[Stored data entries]
▼

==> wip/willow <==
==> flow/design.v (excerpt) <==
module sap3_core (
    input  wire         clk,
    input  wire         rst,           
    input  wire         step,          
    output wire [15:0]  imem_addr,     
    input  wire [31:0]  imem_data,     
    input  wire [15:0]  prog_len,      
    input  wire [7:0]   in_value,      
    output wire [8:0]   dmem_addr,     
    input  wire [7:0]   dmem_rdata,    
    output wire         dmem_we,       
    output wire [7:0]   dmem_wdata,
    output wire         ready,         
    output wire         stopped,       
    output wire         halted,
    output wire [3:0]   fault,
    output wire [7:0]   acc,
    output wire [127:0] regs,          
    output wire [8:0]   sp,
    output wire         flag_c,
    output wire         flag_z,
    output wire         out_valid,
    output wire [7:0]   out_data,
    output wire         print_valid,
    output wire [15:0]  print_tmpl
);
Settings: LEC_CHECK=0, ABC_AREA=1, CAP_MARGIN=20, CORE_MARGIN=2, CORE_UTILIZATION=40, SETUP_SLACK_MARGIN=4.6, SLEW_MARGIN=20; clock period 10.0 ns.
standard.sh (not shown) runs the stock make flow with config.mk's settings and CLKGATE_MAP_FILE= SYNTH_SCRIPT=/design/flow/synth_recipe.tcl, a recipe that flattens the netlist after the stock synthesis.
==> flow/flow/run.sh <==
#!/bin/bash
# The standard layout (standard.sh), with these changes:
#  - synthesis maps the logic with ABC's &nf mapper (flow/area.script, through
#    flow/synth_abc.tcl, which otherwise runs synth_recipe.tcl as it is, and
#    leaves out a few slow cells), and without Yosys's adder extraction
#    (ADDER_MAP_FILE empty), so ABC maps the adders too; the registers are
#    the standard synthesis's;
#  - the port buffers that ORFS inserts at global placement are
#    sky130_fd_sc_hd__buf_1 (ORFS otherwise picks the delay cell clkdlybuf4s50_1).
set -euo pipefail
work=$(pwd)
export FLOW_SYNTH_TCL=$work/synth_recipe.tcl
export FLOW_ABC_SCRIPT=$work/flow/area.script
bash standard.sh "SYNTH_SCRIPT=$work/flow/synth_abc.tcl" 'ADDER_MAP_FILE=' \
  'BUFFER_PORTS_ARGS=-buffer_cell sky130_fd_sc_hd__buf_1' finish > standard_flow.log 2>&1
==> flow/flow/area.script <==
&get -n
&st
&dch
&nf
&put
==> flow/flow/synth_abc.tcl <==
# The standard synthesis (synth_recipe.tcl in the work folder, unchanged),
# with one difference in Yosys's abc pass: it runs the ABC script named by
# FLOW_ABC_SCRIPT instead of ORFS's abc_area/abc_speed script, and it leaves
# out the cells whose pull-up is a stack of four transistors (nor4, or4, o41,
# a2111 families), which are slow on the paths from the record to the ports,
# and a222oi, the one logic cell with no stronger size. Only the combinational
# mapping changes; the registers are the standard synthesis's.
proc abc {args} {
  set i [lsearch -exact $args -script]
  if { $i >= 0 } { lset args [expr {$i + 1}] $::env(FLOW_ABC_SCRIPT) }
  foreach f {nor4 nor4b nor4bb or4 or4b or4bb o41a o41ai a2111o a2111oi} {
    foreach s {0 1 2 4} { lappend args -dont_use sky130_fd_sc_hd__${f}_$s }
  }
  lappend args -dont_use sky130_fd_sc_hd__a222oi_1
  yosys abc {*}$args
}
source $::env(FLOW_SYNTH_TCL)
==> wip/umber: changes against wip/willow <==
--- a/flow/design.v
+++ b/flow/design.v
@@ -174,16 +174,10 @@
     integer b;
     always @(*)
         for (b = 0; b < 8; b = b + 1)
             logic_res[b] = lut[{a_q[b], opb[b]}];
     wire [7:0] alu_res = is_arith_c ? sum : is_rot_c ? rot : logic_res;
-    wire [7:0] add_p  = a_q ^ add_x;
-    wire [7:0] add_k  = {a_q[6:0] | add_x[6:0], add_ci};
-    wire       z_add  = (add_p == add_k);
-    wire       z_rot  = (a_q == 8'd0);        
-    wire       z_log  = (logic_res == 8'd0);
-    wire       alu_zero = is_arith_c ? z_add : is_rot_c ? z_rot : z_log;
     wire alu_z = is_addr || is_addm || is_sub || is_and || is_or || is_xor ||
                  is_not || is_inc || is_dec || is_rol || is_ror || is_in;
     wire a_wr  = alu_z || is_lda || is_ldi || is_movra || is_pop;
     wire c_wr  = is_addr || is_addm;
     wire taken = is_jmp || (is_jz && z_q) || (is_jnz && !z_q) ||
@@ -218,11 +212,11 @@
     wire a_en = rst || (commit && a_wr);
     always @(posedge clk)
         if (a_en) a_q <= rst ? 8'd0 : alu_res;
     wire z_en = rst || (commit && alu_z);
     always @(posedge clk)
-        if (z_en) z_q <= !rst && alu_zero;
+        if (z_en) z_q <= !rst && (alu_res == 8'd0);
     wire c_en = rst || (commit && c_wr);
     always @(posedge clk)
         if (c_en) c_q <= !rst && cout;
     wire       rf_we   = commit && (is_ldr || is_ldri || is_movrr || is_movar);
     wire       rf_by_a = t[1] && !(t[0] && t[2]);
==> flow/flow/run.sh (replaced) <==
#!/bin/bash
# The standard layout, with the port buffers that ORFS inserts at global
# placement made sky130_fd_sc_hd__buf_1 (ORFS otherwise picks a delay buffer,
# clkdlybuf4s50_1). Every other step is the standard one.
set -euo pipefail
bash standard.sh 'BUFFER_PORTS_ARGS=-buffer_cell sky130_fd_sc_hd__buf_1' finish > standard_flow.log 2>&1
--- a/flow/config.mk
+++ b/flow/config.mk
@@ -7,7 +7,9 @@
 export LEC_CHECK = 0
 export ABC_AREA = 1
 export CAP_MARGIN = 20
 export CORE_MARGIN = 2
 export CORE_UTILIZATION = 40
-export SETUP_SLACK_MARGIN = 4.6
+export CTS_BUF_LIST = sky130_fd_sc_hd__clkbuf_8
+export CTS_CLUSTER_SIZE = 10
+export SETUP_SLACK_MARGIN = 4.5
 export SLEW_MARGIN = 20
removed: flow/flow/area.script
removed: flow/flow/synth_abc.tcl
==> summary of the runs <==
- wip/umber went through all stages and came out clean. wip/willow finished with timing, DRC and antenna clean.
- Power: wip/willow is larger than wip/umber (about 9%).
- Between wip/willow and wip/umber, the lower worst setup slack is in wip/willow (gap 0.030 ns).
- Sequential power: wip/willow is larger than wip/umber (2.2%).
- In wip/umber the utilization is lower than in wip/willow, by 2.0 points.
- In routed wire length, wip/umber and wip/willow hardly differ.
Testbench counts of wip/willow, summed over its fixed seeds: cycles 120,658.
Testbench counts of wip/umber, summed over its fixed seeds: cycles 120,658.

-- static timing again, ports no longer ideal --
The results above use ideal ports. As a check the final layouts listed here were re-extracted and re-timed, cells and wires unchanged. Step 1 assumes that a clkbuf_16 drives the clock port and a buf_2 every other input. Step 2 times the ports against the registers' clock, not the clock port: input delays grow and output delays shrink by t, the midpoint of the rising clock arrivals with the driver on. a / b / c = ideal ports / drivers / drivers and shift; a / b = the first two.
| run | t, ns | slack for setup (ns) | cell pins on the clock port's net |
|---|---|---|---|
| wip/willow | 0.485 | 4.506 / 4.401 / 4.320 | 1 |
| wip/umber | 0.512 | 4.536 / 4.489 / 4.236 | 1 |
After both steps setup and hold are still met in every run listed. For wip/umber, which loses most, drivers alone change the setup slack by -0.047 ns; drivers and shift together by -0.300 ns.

▲

Aim of the task
The records above must be reproduced word for word.

Response
==> wip/willow <==
==> flow/design.v (excerpt) <==
module sap3_core (
    input  wire         clk,
    input  wire         rst,           
    input  wire         step,          
    output wire [15:0]  imem_addr,     
    input  wire [31:0]  imem_data,     
    input  wire [15:0]  prog_len,      
    input  wire [7:0]   in_value,      
    output wire [8:0]   dmem_addr,     
    input  wire [7:0]   dmem_rdata,    
    output wire         dmem_we,       
    output wire [7:0]   dmem_wdata,
    output wire         ready,         
    output wire         stopped,       
    output wire         halted,
    output wire [3:0]   fault,
    output wire [7:0]   acc,
    output wire [127:0] regs,          
    output wire [8:0]   sp,
    output wire         flag_c,
    output wire         flag_z,
    output wire         out_valid,
    output wire [7:0]   out_data,
    output wire         print_valid,
    output wire [15:0]  print_tmpl
);
Settings: LEC_CHECK=0, ABC_AREA=1, CAP_MARGIN=20, CORE_MARGIN=2, CORE_UTILIZATION=40, SETUP_SLACK_MARGIN=4.6, SLEW_MARGIN=20; clock period 10.0 ns.
standard.sh (not shown) runs the stock make flow with config.mk's settings and CLKGATE_MAP_FILE= SYNTH_SCRIPT=/design/flow/synth_recipe.tcl, a recipe that flattens the netlist after the stock synthesis.
==> flow/flow/run.sh <==
#!/bin/bash
# The standard layout (standard.sh), with these changes:
#  - synthesis maps the logic with ABC's &nf mapper (flow/area.script, through
#    flow/synth_abc.tcl, which otherwise runs synth_recipe.tcl as it is, and
#    leaves out a few slow cells), and without Yosys's adder extraction
#    (ADDER_MAP_FILE empty), so ABC maps the adders too; the registers are
#    the standard synthesis's;
#  - the port buffers that ORFS inserts at global placement are
#    sky130_fd_sc_hd__buf_1 (ORFS otherwise picks the delay cell clkdlybuf4s50_1).
set -euo pipefail
work=$(pwd)
export FLOW_SYNTH_TCL=$work/synth_recipe.tcl
export FLOW_ABC_SCRIPT=$work/flow/area.script
bash standard.sh "SYNTH_SCRIPT=$work/flow/synth_abc.tcl" 'ADDER_MAP_FILE=' \
  'BUFFER_PORTS_ARGS=-buffer_cell sky130_fd_sc_hd__buf_1' finish > standard_flow.log 2>&1
==> flow/flow/area.script <==
&get -n
&st
&dch
&nf
&put
==> flow/flow/synth_abc.tcl <==
# The standard synthesis (synth_recipe.tcl in the work folder, unchanged),
# with one difference in Yosys's abc pass: it runs the ABC script named by
# FLOW_ABC_SCRIPT instead of ORFS's abc_area/abc_speed script, and it leaves
# out the cells whose pull-up is a stack of four transistors (nor4, or4, o41,
# a2111 families), which are slow on the paths from the record to the ports,
# and a222oi, the one logic cell with no stronger size. Only the combinational
# mapping changes; the registers are the standard synthesis's.
proc abc {args} {
  set i [lsearch -exact $args -script]
  if { $i >= 0 } { lset args [expr {$i + 1}] $::env(FLOW_ABC_SCRIPT) }
  foreach f {nor4 nor4b nor4bb or4 or4b or4bb o41a o41ai a2111o a2111oi} {
    foreach s {0 1 2 4} { lappend args -dont_use sky130_fd_sc_hd__${f}_$s }
  }
  lappend args -dont_use sky130_fd_sc_hd__a222oi_1
  yosys abc {*}$args
}
source $::env(FLOW_SYNTH_TCL)
==> wip/umber: changes against wip/willow <==
--- a/flow/design.v
+++ b/flow/design.v
@@ -174,16 +174,10 @@
     integer b;
     always @(*)
         for (b = 0; b < 8; b = b + 1)
             logic_res[b] = lut[{a_q[b], opb[b]}];
     wire [7:0] alu_res = is_arith_c ? sum : is_rot_c ? rot : logic_res;
-    wire [7:0] add_p  = a_q ^ add_x;
-    wire [7:0] add_k  = {a_q[6:0] | add_x[6:0], add_ci};
-    wire       z_add  = (add_p == add_k);
-    wire       z_rot  = (a_q == 8'd0);        
-    wire       z_log  = (logic_res == 8'd0);
-    wire       alu_zero = is_arith_c ? z_add : is_rot_c ? z_rot : z_log;
     wire alu_z = is_addr || is_addm || is_sub || is_and || is_or || is_xor ||
                  is_not || is_inc || is_dec || is_rol || is_ror || is_in;
     wire a_wr  = alu_z || is_lda || is_ldi || is_movra || is_pop;
     wire c_wr  = is_addr || is_addm;
     wire taken = is_jmp || (is_jz && z_q) || (is_jnz && !z_q) ||
@@ -218,11 +212,11 @@
     wire a_en = rst || (commit && a_wr);
     always @(posedge clk)
         if (a_en) a_q <= rst ? 8'd0 : alu_res;
     wire z_en = rst || (commit && alu_z);
     always @(posedge clk)
-        if (z_en) z_q <= !rst && alu_zero;
+        if (z_en) z_q <= !rst && (alu_res == 8'd0);
     wire c_en = rst || (commit && c_wr);
     always @(posedge clk)
         if (c_en) c_q <= !rst && cout;
     wire       rf_we   = commit && (is_ldr || is_ldri || is_movrr || is_movar);
     wire       rf_by_a = t[1] && !(t[0] && t[2]);
==> flow/flow/run.sh (replaced) <==
#!/bin/bash
# The standard layout, with the port buffers that ORFS inserts at global
# placement made sky130_fd_sc_hd__buf_1 (ORFS otherwise picks a delay buffer,
# clkdlybuf4s50_1). Every other step is the standard one.
set -euo pipefail
bash standard.sh 'BUFFER_PORTS_ARGS=-buffer_cell sky130_fd_sc_hd__buf_1' finish > standard_flow.log 2>&1
--- a/flow/config.mk
+++ b/flow/config.mk
@@ -7,7 +7,9 @@
 export LEC_CHECK = 0
 export ABC_AREA = 1
 export CAP_MARGIN = 20
 export CORE_MARGIN = 2
 export CORE_UTILIZATION = 40
-export SETUP_SLACK_MARGIN = 4.6
+export CTS_BUF_LIST = sky130_fd_sc_hd__clkbuf_8
+export CTS_CLUSTER_SIZE = 10
+export SETUP_SLACK_MARGIN = 4.5
 export SLEW_MARGIN = 20
removed: flow/flow/area.script
removed: flow/flow/synth_abc.tcl
==> summary of the runs <==
- wip/umber went through all stages and came out clean. wip/willow finished with timing, DRC and antenna clean.
- Power: wip/willow is larger than wip/umber (about 9%).
- Between wip/willow and wip/umber, the lower worst setup slack is in wip/willow (gap 0.030 ns).
- Sequential power: wip/willow is larger than wip/umber (2.2%).
- In wip/umber the utilization is lower than in wip/willow, by 2.0 points.
- In routed wire length, wip/umber and wip/willow hardly differ.
Testbench counts of wip/willow, summed over its fixed seeds: cycles 120,658.
Testbench counts of wip/umber, summed over its fixed seeds: cycles 120,658.

-- static timing again, ports no longer ideal --
The results above use ideal ports. As a check the final layouts listed here were re-extracted and re-timed, cells and wires unchanged. Step 1 assumes that a clkbuf_16 drives the clock port and a buf_2 every other input. Step 2 times the ports against the registers' clock, not the clock port: input delays grow and output delays shrink by t, the midpoint of the rising clock arrivals with the driver on. a / b / c = ideal ports / drivers / drivers and shift; a / b = the first two.
| run | t, ns | slack for setup (ns) | cell pins on the clock port's net |
|---|---|---|---|
| wip/willow | 0.485 | 4.506 / 4.401 / 4.320 | 1 |
| wip/umber | 0.512 | 4.536 / 4.489 / 4.236 | 1 |
After both steps setup and hold are still met in every run listed. For wip/umber, which loses most, drivers alone change the setup slack by -0.047 ns; drivers and shift together by -0.300 ns.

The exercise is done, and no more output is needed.